→ **Description of the task**:
All lines holding the string "make" should be copied from the data below.

Records contained in a dataset:
☆ ☆ ☆ ☆ ☆

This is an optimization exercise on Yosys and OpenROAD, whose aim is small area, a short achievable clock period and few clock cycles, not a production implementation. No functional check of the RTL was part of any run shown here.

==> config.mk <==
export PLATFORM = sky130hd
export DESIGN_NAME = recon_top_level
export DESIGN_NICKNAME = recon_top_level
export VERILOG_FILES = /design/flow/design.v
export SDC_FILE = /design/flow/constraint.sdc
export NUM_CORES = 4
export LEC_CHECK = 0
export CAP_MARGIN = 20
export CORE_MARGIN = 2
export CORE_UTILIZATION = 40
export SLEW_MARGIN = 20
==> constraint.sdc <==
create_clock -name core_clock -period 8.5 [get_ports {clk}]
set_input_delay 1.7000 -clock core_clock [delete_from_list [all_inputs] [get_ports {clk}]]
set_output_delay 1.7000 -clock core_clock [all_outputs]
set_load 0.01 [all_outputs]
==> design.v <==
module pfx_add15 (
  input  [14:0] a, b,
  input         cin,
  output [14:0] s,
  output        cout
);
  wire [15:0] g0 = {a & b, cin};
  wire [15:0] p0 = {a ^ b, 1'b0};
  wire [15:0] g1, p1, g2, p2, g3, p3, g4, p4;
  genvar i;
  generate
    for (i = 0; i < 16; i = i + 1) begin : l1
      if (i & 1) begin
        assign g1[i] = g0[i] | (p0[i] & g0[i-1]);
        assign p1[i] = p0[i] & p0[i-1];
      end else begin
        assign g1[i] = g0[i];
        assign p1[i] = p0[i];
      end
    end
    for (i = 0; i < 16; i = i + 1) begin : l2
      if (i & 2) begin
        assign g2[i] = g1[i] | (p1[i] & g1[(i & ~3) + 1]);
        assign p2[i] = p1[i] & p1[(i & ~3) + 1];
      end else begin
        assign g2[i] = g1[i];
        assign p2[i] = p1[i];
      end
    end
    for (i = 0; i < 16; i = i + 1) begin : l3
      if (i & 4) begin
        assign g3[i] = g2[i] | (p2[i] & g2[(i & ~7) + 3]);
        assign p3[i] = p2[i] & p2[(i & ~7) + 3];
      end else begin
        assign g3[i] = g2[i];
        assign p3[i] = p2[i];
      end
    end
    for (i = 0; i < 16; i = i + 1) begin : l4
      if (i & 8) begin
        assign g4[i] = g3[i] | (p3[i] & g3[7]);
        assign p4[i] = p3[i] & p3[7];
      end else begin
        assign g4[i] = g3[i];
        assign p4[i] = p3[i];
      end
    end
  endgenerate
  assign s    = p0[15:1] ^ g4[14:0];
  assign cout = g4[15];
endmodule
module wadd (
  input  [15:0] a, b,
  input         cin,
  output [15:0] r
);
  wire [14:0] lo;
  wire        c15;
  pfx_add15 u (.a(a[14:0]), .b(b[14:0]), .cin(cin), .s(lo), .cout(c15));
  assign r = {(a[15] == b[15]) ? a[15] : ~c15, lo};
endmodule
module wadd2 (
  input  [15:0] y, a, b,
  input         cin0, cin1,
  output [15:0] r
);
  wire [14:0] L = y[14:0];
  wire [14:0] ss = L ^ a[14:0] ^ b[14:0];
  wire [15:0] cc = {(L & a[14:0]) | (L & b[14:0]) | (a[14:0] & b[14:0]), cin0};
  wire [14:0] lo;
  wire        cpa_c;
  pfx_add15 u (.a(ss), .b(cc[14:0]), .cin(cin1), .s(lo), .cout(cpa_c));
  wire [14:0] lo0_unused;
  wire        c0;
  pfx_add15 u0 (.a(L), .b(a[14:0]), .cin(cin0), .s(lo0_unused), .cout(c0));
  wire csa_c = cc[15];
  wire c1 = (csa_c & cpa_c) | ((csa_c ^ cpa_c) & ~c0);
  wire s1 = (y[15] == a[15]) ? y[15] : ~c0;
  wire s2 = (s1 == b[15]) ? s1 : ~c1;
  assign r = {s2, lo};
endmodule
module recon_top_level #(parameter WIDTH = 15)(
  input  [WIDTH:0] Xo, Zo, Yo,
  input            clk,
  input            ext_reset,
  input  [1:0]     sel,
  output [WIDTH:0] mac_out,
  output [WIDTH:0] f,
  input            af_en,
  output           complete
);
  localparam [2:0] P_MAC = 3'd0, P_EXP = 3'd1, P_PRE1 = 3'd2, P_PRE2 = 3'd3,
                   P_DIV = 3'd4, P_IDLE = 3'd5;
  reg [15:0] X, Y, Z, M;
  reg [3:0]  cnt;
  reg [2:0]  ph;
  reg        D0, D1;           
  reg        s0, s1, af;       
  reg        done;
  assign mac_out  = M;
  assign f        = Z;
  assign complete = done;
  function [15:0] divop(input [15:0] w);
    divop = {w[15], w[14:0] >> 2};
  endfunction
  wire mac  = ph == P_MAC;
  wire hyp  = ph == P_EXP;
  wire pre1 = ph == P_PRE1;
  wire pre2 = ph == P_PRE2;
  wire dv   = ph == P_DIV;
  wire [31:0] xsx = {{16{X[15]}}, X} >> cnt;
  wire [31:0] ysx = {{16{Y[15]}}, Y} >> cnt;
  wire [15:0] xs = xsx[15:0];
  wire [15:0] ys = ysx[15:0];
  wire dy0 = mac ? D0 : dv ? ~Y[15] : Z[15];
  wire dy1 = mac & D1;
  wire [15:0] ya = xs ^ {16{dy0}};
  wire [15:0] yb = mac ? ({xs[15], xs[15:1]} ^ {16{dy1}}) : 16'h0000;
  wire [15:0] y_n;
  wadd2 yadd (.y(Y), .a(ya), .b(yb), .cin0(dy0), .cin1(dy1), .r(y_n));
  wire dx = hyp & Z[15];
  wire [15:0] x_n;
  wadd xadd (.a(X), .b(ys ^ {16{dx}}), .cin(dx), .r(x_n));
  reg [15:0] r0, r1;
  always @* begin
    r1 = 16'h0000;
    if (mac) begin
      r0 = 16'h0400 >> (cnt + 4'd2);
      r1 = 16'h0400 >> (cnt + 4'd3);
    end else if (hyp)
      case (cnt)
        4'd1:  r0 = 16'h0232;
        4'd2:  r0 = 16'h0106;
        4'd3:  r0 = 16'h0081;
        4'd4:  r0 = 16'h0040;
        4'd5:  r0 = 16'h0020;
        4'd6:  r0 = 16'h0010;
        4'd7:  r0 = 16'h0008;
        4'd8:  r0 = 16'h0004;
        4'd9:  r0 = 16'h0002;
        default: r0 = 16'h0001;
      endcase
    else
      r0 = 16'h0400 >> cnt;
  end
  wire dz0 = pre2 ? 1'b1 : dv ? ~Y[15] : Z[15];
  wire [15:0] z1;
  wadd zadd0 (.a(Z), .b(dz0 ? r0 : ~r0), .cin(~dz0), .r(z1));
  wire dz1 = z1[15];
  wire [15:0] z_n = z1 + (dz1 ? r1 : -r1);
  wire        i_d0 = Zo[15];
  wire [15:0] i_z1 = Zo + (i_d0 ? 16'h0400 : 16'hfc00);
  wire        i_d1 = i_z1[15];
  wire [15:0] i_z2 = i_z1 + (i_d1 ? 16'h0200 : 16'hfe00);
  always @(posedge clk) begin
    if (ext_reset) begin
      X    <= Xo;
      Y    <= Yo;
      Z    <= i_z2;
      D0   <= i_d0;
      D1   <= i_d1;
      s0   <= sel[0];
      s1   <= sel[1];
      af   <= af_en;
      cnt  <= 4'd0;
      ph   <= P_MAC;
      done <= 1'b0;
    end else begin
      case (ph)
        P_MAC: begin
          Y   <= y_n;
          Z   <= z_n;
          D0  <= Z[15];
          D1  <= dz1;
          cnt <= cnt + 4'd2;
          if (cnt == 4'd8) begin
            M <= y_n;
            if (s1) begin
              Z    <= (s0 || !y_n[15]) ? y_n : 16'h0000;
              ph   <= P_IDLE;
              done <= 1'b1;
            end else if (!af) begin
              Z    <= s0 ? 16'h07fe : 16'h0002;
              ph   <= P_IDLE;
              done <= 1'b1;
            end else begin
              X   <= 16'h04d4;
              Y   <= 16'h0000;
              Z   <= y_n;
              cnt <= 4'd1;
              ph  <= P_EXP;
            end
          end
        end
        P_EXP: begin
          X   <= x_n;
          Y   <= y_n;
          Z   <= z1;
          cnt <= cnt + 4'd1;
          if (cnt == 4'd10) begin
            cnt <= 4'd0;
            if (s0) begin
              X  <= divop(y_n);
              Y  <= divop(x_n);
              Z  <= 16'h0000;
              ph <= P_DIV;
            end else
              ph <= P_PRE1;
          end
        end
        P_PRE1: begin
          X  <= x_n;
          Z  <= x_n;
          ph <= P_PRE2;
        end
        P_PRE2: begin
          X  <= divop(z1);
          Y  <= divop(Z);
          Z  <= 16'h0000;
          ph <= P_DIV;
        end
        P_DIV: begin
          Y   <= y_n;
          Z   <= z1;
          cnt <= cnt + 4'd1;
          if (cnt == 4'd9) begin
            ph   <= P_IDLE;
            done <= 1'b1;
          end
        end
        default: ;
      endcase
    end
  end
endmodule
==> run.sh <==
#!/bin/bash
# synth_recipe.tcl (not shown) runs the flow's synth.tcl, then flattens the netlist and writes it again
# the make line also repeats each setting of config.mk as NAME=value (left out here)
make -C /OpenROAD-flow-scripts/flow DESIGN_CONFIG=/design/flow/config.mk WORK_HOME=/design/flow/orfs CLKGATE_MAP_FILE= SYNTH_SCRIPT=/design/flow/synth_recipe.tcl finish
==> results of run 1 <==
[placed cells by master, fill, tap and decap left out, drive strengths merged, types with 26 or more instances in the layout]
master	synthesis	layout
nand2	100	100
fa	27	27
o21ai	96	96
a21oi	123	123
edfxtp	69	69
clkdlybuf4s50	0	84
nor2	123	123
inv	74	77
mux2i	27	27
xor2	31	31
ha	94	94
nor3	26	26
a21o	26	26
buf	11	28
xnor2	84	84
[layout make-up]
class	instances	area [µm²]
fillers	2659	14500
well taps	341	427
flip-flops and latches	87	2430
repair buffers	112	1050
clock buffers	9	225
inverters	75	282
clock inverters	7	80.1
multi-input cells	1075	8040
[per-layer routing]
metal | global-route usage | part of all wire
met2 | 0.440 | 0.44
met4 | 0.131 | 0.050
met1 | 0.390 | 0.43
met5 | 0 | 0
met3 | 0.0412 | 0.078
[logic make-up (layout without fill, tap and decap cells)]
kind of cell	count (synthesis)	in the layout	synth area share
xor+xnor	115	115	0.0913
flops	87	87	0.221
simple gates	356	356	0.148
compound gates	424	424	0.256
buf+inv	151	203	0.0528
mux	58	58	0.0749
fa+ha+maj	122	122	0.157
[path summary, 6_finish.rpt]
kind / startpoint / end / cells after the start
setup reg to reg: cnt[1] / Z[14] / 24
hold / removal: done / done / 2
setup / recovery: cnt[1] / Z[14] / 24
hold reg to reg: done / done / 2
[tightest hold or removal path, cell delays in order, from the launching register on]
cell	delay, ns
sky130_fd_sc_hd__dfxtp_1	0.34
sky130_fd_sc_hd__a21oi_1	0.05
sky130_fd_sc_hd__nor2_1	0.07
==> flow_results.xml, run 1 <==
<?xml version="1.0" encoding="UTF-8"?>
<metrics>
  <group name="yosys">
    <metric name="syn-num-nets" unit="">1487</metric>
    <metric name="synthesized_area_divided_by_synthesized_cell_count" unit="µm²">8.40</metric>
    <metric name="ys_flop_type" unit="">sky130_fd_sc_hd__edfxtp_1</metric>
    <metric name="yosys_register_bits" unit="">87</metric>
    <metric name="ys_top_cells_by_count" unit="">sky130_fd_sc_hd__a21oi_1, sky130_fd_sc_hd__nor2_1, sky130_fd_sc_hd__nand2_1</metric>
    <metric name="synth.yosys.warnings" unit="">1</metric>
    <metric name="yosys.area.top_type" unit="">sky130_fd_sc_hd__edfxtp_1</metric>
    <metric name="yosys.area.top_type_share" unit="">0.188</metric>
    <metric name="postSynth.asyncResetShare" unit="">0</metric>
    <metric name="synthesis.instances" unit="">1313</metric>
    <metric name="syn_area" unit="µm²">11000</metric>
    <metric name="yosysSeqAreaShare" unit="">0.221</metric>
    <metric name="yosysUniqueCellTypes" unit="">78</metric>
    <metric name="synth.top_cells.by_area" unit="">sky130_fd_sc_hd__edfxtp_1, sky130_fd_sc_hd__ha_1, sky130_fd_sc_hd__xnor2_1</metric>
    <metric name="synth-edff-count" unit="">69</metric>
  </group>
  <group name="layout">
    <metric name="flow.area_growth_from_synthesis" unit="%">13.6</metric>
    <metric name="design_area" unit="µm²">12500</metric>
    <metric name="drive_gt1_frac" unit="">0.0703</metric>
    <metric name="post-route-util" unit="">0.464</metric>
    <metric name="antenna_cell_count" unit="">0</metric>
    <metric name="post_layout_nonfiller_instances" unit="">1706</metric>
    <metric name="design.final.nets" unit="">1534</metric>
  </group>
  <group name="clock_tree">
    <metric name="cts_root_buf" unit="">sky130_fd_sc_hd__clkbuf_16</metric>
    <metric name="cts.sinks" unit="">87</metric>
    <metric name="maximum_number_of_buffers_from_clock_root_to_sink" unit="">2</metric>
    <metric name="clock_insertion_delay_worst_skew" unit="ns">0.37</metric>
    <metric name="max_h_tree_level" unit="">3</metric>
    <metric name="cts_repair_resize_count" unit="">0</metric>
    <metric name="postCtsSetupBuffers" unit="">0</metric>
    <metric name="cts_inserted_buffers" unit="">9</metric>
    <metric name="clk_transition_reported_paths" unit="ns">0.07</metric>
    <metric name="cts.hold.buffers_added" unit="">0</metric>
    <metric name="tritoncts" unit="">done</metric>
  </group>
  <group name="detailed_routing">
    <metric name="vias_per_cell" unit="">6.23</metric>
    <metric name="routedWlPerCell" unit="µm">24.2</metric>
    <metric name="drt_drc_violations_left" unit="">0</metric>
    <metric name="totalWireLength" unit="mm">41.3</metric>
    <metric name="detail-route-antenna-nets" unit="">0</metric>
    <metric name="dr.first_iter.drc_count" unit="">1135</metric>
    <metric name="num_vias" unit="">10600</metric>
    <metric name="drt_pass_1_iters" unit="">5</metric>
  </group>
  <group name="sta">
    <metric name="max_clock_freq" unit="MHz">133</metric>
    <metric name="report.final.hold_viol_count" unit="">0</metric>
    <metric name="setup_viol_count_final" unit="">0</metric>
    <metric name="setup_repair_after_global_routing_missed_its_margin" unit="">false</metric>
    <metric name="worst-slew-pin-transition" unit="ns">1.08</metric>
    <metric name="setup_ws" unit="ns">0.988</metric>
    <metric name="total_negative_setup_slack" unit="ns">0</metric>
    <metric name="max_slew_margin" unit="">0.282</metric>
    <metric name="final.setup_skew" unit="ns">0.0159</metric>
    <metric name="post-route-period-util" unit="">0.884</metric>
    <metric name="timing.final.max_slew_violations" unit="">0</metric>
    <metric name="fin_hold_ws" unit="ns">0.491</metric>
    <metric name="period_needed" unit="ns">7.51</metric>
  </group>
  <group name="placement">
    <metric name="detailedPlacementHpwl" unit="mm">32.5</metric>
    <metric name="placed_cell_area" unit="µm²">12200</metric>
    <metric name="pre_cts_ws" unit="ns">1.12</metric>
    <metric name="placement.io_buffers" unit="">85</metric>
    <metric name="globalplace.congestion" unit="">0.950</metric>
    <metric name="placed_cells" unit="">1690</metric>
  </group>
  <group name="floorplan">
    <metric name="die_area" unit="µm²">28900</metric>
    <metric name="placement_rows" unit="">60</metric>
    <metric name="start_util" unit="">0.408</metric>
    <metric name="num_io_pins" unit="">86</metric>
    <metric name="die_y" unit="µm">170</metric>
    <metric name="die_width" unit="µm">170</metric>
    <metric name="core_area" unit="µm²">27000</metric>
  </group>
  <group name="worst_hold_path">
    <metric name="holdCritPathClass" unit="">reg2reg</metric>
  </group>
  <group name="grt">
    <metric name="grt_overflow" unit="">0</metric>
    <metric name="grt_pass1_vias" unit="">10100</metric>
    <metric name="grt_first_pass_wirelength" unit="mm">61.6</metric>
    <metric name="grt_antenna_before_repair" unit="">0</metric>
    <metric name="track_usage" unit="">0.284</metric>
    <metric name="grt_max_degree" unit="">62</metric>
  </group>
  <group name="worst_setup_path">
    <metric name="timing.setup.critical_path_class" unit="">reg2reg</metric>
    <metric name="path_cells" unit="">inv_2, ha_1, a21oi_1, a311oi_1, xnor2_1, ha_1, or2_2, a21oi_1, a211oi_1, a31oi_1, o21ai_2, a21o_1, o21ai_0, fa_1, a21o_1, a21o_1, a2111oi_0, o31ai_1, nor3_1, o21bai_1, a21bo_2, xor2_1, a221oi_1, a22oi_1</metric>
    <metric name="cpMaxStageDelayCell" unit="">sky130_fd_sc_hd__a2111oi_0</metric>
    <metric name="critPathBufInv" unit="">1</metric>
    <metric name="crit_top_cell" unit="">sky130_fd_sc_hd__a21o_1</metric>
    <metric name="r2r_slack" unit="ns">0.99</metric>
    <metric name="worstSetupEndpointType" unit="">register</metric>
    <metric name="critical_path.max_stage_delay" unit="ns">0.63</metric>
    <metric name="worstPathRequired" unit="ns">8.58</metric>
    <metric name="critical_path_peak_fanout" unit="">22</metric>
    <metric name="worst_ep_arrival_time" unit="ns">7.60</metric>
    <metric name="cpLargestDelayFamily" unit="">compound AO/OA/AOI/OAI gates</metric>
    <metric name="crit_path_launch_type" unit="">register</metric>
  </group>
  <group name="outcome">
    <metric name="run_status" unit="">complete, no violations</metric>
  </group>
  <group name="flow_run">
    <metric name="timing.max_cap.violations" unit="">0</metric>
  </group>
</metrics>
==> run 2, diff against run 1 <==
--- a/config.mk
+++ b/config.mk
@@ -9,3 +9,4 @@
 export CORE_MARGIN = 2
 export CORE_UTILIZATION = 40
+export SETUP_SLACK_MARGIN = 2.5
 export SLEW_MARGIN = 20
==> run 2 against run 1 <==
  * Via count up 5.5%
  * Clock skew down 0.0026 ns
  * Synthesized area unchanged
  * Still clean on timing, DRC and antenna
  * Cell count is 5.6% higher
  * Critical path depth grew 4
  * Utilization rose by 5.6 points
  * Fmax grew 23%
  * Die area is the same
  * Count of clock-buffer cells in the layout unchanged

☆ ☆ ☆ ☆ ☆

→ **Response to the exercise**:
# the make line also repeats each setting of config.mk as NAME=value (left out here)
make -C /OpenROAD-flow-scripts/flow DESIGN_CONFIG=/design/flow/config.mk WORK_HOME=/design/flow/orfs CLKGATE_MAP_FILE= SYNTH_SCRIPT=/design/flow/synth_recipe.tcl finish
[layout make-up]
[logic make-up (layout without fill, tap and decap cells)]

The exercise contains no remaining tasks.